Coronavirus: Charities plead for restart to disrupted cancer services

  • Published
Jean Greig is satisfied with the progress of her treatment
Image caption,

Jean Greig is satisfied with the progress of her treatment

Cancer charities are calling for an urgent plan from the Scottish government to safely restart cancer services disrupted by Covid-19.

The coronavirus response has seen screening programmes paused, urgent referrals for diagnosis dropping sharply and surgery suspended for many cancer patients.

Specialists have voiced concerned about the long-term impact on survival.

Hospitals have had to change the way they deliver remaining services.

'They said I'd be done for'

The Western General Hospital in Edinburgh has managed to keep about 80-90% of non-surgical treatment going through the pandemic.

Patient Jean Greig was worried Covid-19 would adversely affect her treatment for the lung cancer that has spread to her liver.

She told the BBC: "The call came in February or March. They said about the coronavirus, and that with the cancer I've got I would be done for, and that I would need to consider maybe a DNR (Do not resuscitate order). So at that, I was shattered.

"My worry was that they wouldn't do the treatment. That was my greatest concern. I knew this thing was there and it was growing."

But her chemotherapy went ahead, after exploring the risks and treatment options with her oncologist. She is now on her third of four chemotherapy sessions - and things are looking positive.

Image caption,

Jean Greig says she's still a bit uneasy about coming into hospital

"The oncologist has been brilliant. She says the chemo's working, and that the tumour that they saw on my liver is now half the size. So they'll now continue with the therapy in the hope that it will take it away altogether."

But she's still a bit uneasy about coming into the hospital.

"I still have a wee concern. They're telling me I'm in high risk, and I can't go out, I can't do this, but you can go to the hospital and sit with strangers. It's all a bit weird. They'll obviously do the best that they can to keep it at bay."

Hospital zones

In order to do this, the whole hospital has been zoned into Covid and non-Covid areas, including the Cancer Centre. More space has been created in waiting areas and clinics are mostly held remotely by video call.

Everyone who arrives through the front door gets screened for symptoms.

Image caption,

Charge nurse Jane Curran believes the zoned areas are working well to allow cancer treatment to continue

"We have a clear pathway should anything come up from that," says senior oncology charge nurse Jane Curran. "Yes we have patients that come in with symptoms, but they're managed pretty speedily. I think the system is working very well."

Doctors are also learning more about the particular risks for cancer patients who contract coronavirus.

Oncologist Dr Larry Hayward said: "Many of our treatments can suppress the immune system to some degree.
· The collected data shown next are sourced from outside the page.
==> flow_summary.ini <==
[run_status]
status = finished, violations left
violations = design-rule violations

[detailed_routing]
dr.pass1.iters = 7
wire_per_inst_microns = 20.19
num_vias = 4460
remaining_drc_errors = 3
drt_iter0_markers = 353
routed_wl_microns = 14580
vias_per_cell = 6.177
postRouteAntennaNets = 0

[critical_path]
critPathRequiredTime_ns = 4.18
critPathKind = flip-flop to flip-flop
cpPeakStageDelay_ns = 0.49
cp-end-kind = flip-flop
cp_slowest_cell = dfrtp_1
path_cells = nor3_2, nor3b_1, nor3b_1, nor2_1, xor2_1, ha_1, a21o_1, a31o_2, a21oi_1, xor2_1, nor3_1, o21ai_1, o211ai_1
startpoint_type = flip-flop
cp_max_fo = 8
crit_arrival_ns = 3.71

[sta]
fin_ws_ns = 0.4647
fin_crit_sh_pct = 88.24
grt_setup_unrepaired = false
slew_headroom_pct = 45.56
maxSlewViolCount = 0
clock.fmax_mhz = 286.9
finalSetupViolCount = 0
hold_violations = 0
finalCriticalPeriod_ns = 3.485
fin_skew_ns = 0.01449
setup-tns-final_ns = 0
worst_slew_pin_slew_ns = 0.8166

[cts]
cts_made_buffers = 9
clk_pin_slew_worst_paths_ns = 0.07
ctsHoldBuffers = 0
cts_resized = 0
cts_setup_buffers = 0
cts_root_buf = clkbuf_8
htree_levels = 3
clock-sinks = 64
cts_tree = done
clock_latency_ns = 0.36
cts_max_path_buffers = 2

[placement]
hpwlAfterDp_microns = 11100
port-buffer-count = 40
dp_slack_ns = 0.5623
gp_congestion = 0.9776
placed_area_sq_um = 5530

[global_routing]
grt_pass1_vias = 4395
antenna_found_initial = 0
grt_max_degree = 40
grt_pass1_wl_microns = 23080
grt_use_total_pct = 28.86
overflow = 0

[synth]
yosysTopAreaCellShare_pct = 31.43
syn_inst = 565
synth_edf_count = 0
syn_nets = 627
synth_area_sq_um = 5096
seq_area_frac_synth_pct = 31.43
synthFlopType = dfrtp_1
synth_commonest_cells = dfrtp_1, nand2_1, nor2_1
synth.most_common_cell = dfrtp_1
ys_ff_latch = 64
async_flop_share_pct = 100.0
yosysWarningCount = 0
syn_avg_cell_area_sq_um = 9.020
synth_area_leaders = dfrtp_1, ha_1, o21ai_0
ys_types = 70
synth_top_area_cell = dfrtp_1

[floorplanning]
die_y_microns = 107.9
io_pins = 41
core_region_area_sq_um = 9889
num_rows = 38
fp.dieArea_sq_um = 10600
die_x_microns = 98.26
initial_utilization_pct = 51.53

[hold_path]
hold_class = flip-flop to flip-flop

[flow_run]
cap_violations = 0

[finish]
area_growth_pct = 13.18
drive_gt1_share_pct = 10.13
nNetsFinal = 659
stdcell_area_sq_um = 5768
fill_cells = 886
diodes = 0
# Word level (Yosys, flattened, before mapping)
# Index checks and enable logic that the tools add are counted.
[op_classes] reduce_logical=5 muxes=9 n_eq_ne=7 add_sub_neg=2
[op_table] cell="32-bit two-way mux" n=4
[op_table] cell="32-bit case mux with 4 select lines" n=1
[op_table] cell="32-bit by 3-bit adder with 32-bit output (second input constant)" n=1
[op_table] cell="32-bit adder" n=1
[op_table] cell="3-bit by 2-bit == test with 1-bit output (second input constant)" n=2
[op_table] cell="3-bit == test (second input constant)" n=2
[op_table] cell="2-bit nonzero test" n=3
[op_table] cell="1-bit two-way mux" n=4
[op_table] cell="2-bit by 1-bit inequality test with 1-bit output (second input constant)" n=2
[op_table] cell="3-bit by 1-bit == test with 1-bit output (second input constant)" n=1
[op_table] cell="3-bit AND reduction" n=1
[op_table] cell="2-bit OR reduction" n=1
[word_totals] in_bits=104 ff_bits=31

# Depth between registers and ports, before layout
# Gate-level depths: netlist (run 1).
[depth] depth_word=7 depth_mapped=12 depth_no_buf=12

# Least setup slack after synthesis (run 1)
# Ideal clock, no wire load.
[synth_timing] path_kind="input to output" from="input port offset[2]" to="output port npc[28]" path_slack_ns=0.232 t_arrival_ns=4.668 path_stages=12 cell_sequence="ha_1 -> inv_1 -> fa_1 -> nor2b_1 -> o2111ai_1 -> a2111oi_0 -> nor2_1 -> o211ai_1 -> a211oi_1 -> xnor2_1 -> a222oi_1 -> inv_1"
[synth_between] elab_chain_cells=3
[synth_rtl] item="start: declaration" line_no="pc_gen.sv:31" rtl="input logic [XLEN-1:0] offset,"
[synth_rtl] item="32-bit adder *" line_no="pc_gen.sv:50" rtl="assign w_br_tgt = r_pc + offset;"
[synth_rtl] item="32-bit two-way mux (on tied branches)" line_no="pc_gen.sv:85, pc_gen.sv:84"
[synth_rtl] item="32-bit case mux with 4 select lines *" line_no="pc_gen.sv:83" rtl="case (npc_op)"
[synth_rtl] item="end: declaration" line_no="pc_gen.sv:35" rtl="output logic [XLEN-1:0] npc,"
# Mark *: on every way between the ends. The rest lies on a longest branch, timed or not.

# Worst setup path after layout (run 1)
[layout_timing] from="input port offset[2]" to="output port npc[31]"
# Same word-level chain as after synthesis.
## src/rtl/multicycle_ctrl_pkg.sv

```systemverilog
// Shared encodings for the multi-cycle MIPS-basic control path.
package multicycle_ctrl_pkg;

  // ALU operation codes
  localparam logic [2:0] ALU_RTYPE = 3'd0;
  localparam logic [2:0] ALU_ADD   = 3'd1;
  localparam logic [2:0] ALU_SUB   = 3'd2;
  localparam logic [2:0] ALU_AND   = 3'd3;
  localparam logic [2:0] ALU_OR    = 3'd4;
  localparam logic [2:0] ALU_LESS  = 3'd5;

  // opcodes
  localparam logic [5:0] OP_RTYPE = 6'b000000;
  localparam logic [5:0] OP_ADDI  = 6'b000010;
  localparam logic [5:0] OP_SUBI  = 6'b000011;
  localparam logic [5:0] OP_ANDI  = 6'b000100;
  localparam logic [5:0] OP_ORI   = 6'b000101;
  localparam logic [5:0] OP_SLTI  = 6'b000111;
  localparam logic [5:0] OP_MOVE  = 6'b100000;
  localparam logic [5:0] OP_LW    = 6'b001000;
  localparam logic [5:0] OP_LB    = 6'b001001;
  localparam logic [5:0] OP_SW    = 6'b010000;
  localparam logic [5:0] OP_SB    = 6'b010001;
  localparam logic [5:0] OP_BEQ   = 6'b100011;
  localparam logic [5:0] OP_BNE   = 6'b100111;
  localparam logic [5:0] OP_J     = 6'b111000;
  localparam logic [5:0] OP_JAL   = 6'b111001;

  // datapath mux encodings
  localparam logic [1:0] PC_PLUS4  = 2'd0;
  localparam logic [1:0] PC_BRANCH = 2'd1;
  localparam logic [1:0] PC_JUMP   = 2'd2;

  localparam logic [1:0] REG_RT = 2'd0;
  localparam logic [1:0] REG_RD = 2'd1;
  localparam logic [1:0] REG_RA = 2'd2;

  localparam logic [1:0] WB_ALU  = 2'd0;
  localparam logic [1:0] WB_MEM  = 2'd1;
  localparam logic [1:0] WB_LINK = 2'd2;
  localparam logic [1:0] WB_RS   = 2'd3;

  localparam logic [1:0] CAUSE_NONE    = 2'd0;
  localparam logic [1:0] CAUSE_ILLEGAL = 2'd1;
  localparam logic [1:0] CAUSE_IMEM    = 2'd2;
  localparam logic [1:0] CAUSE_DMEM    = 2'd3;

  typedef enum logic [3:0] {
    S_IDLE   = 4'd0,
    S_FETCH  = 4'd1,
    S_DECODE = 4'd2,
    S_EXEC   = 4'd3,
    S_ADDR   = 4'd4,
    S_MEM    = 4'd5,
    S_WB     = 4'd6,
    S_BRANCH = 4'd7,
    S_JUMP   = 4'd8,
    S_TRAP   = 4'd9
  } state_t;

  typedef enum logic [2:0] {
    CL_EXEC, CL_MEM, CL_BRANCH, CL_JUMP, CL_ILLEGAL
  } op_class_t;

  // Coarse instruction class; selects the state that follows DECODE.
  function automatic op_class_t op_class(input logic [5:0] op);
    case (op)
      OP_RTYPE, OP_ADDI, OP_SUBI, OP_ANDI,
      OP_ORI, OP_SLTI, OP_MOVE:          return CL_EXEC;
      OP_LW, OP_LB, OP_SW, OP_SB:        return CL_MEM;
      OP_BEQ, OP_BNE:                    return CL_BRANCH;
      OP_J, OP_JAL:                      return CL_JUMP;
      default:                           return CL_ILLEGAL;
    endcase
  endfunction

endpackage

```

## src/rtl/multicycle_ctrl_mem_wait_timer.sv

```systemverilog
// Wait-cycle counter for a pending memory request. Shared by the
// instruction fetch and data access waits, which never overlap.
module mem_wait_timer #(
  parameter int TIMEOUT = 16
) (
  input  logic clk,
  input  logic rst_n,
  input  logic clear,
  input  logic enable,
  input  logic ready,
  output logic expired
);
  localparam int CW = (TIMEOUT > 1) ? $clog2(TIMEOUT) : 1;
  localparam logic [CW-1:0] LAST = (TIMEOUT > 0) ? CW'(TIMEOUT - 1) : '0;

  logic [CW-1:0] cnt;

  // Count request cycles without ready; a completed or idle wait restarts at 0.
  always_ff @(posedge clk or negedge rst_n) begin
    if (!rst_n)                          cnt <= '0;
    else if (clear || ready || !enable)  cnt <= '0;
    else if (cnt != LAST)                cnt <= cnt + 1'b1;
  end

  // Fires in the TIMEOUT-th request cycle unless ready arrives in that cycle.
  assign expired = (TIMEOUT != 0) && enable && !ready && (cnt == LAST);
endmodule

```

## src/rtl/multicycle_ctrl.sv

```systemverilog
// Multi-cycle control FSM: sequences fetch/decode/execute/memory/write-back,
// drives datapath enables from state + registered opcode, traps on faults.
module multicycle_ctrl
  import multicycle_ctrl_pkg::*;
#(
  parameter int OPCODE_W    = 6,
  parameter int ALUOP_W     = 3,
  parameter int TIMEOUT     = 16,
  parameter int ENABLE_BYTE = 1
) (
  input  logic                clk,
  input  logic                rst_n,
  input  logic [OPCODE_W-1:0] opcode,
  input  logic                alu_zero,
  input  logic                imem_ready,
  input  logic                dmem_ready,
  output logic                imem_req,
  output logic                dmem_req,
  output logic                dmem_we,
  output logic                dmem_byte,
  output logic                ir_write,
  output logic                pc_write,
  output logic [1:0]          pc_src,
  output logic                reg_write,
  output logic [1:0]          reg_dst,
  output logic [1:0]          wb_sel,
  output logic [ALUOP_W-1:0]  alu_op,
  output logic                alu_src,
  output logic                trap,
  output logic [1:0]          trap_cause
);
  state_t              state;
  logic [OPCODE_W-1:0] opc_q;
  logic [1:0]          cause_q;
  logic [5:0]          op6;
  op_class_t           cls;
  logic                is_load, is_store, is_byte, is_rtype, is_move, is_jal, is_bne;
  logic                illegal, in_wait, wait_ready, expired;
  logic [2:0]          aop;

  assign op6      = 6'(opc_q);
  assign cls      = op_class(op6);
  assign is_load  = (op6 == OP_LW) || (op6 == OP_LB);
  assign is_store = (op6 == OP_SW) || (op6 == OP_SB);
  assign is_byte  = (op6 == OP_LB) || (op6 == OP_SB);
  assign is_rtype = (op6 == OP_RTYPE);
  assign is_move  = (op6 == OP_MOVE);
  assign is_jal   = (op6 == OP_JAL);
  assign is_bne   = (op6 == OP_BNE);
  assign illegal  = (cls == CL_ILLEGAL) || (is_byte && (ENABLE_BYTE == 0));

  assign in_wait    = (state == S_FETCH) || (state == S_MEM);
  assign wait_ready = (state == S_FETCH) ? imem_ready : dmem_ready;

  mem_wait_timer #(.TIMEOUT(TIMEOUT)) u_timer (
    .clk     (clk),
    .rst_n   (rst_n),
    .clear   (!in_wait),
    .enable  (in_wait),
    .ready   (wait_ready),
    .expired (expired)
  );

  // Sequencer: state, captured opcode and sticky trap cause.
  always_ff @(posedge clk or negedge rst_n) begin
    if (!rst_n) begin
      state   <= S_IDLE;
      opc_q   <= '0;
      cause_q <= CAUSE_NONE;
    end else begin
      case (state)
        S_IDLE: state <= S_FETCH;
        S_FETCH: begin
          if (imem_ready) begin
            opc_q <= opcode;
            state <= S_DECODE;
          end else if (expired) begin
            state   <= S_TRAP;
            cause_q <= CAUSE_IMEM;
          end
        end
        S_DECODE: begin
          if (illegal) begin
            state   <= S_TRAP;
            cause_q <= CAUSE_ILLEGAL;
          end else begin
            case (cls)
              CL_EXEC:   state <= S_EXEC;
              CL_MEM:    state <= S_ADDR;
              CL_BRANCH: state <= S_BRANCH;
              default:   state <= S_JUMP;
            endcase
          end
        end
        S_EXEC: state <= S_WB;
        S_ADDR: state <= S_MEM;
        S_MEM: begin
          if (dmem_ready) begin
            state <= is_load ? S_WB : S_FETCH;
          end else if (expired) begin
            state   <= S_TRAP;
            cause_q <= CAUSE_DMEM;
          end
        end
        S_WB, S_BRANCH, S_JUMP: state <= S_FETCH;
        S_TRAP: state <= S_TRAP;
        default: state <= S_IDLE;
      endcase
    end
  end

  assign trap       = (state == S_TRAP);
  assign trap_cause = cause_q;
  assign alu_op     = ALUOP_W'(aop);

  // Datapath enables decoded from state and the registered opcode.
  always_comb begin
    imem_req  = 1'b0;
    dmem_req  = 1'b0;
    dmem_we   = 1'b0;
    dmem_byte = 1'b0;
    ir_write  = 1'b0;
    pc_write  = 1'b0;
    pc_src    = PC_PLUS4;
    reg_write = 1'b0;
    reg_dst   = REG_RT;
    wb_sel    = WB_ALU;
    aop       = ALU_RTYPE;
    alu_src   = 1'b0;
    case (state)
      S_FETCH: begin
        imem_req = 1'b1;
        if (imem_ready) begin
          ir_write = 1'b1;
          pc_write = 1'b1;
        end
      end
      S_EXEC: begin
        case (op6)
          OP_ADDI: begin aop = ALU_ADD;  alu_src = 1'b1; end
          OP_SUBI: begin aop = ALU_SUB;  alu_src = 1'b1; end
          OP_ANDI: begin aop = ALU_AND;  alu_src = 1'b1; end
          OP_ORI:  begin aop = ALU_OR;   alu_src = 1'b1; end
          OP_SLTI: begin aop = ALU_LESS; alu_src = 1'b1; end
          OP_MOVE: aop = ALU_AND;
          default: aop = ALU_RTYPE;
        endcase
      end
      S_ADDR: begin
        aop     = ALU_ADD;
        alu_src = 1'b1;
      end
      S_MEM: begin
        dmem_req  = 1'b1;
        dmem_we   = is_store;
        dmem_byte = is_byte;
      end
      S_WB: begin
        reg_write = 1'b1;
        reg_dst   = is_rtype ? REG_RD : REG_RT;
        wb_sel    = is_load ? WB_MEM : (is_move ? WB_RS : WB_ALU);
      end
      S_BRANCH: begin
        aop      = ALU_SUB;
        pc_write = alu_zero ^ is_bne;
        pc_src   = PC_BRANCH;
      end
      S_JUMP: begin
        pc_write = 1'b1;
        pc_src   = PC_JUMP;
        if (is_jal) begin
          reg_write = 1'b1;
          reg_dst   = REG_RA;
          wb_sel    = WB_LINK;
        end
      end
      default: ;
    endcase
  end
endmodule

```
"So there was an initial assumption across the world I think, that our patients might be particularly vulnerable. But we've been keen to recognise this as an assumption only. We're also engaged in research UK-wide to try to understand in reality what it means."

Image caption,

Oncologist Dr Larry Hayward says the biggest impact is not on the patients but on the services

He added: "The picture is wider than merely the cancer. There's also the other illnesses that patient might be suffering from, the other past history of that individual, so we're having individual discussions of the risk and benefit of our treatments in the new Covid-19 world.
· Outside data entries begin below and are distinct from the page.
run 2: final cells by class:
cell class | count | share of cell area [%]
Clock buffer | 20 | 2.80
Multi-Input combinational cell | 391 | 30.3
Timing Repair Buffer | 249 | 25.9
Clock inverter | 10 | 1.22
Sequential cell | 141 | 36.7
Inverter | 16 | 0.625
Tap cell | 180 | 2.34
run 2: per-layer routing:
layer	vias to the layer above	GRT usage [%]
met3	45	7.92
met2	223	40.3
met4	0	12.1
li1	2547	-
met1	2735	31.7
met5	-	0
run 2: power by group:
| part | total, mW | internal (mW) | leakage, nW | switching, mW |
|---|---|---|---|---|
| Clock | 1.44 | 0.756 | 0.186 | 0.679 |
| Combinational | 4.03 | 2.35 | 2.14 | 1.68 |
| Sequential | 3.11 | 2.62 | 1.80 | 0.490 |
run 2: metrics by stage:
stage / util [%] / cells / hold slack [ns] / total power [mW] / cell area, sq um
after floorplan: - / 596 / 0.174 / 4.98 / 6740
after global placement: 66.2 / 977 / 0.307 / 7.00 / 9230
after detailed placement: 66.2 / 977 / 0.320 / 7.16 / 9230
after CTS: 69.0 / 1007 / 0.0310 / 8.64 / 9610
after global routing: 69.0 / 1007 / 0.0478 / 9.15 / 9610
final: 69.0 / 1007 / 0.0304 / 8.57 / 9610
"Our estimate to date is that the Covid-19 issue isn't a dramatic extra risk as against the existing known risks of our treatments, and that's a really important message. It's one of the reasons we're able to get on with treatment in many patients."

Dr Hayward says the biggest impact has been on cancer surgical services.

Reduction in surgical activity

Of the approximately 32,000 patients diagnosed with cancer every year in Scotland, about 12,000 are usually sent for surgery as their first line treatment. But 85% of cancer specialists who were surveyed by the Royal College of Surgeons of Edinburgh in April said they were carrying out fewer cancer operations.

"There's been a significant expansion in intensive care provision," says Dr Hayward, "and that's had to use some of the highly trained theatre staff and some of the space in recovery and theatres to allow for that, so there has been a reduction in surgical activity."

He also echoed concerns from the interim chief medical officer Dr Gregor Smith, about a fall in the numbers of people being referred for urgent cancer tests, which could result in later diagnosis and poorer survival rates.

"A concern that we have is whether new patients are presenting as we'd hope they would with concerning symptoms to their GPs. The influx of new patients that we're really keen to see early in the course of their disease might be falling off if patients are too anxious to see their GPs in the context of the Covid-19 pandemic."

Image caption,

Jean gets her chemotherapy treatment at the Western General in Edinburgh

Meanwhile national programmes to detect breast, bowel and cervical cancer early have been suspended indefinitely.

Janice Preston, Macmillan's head of services in Scotland, says people need to know when operations and screening will restart.

"The anxiety that people have over cancer is real," she says. "People on treatment are frightened of getting coronavirus, or of their cancer getting worse if their treatment is altered or delayed. So we need to do as much as possible to address those fears and make sure people know what to expect."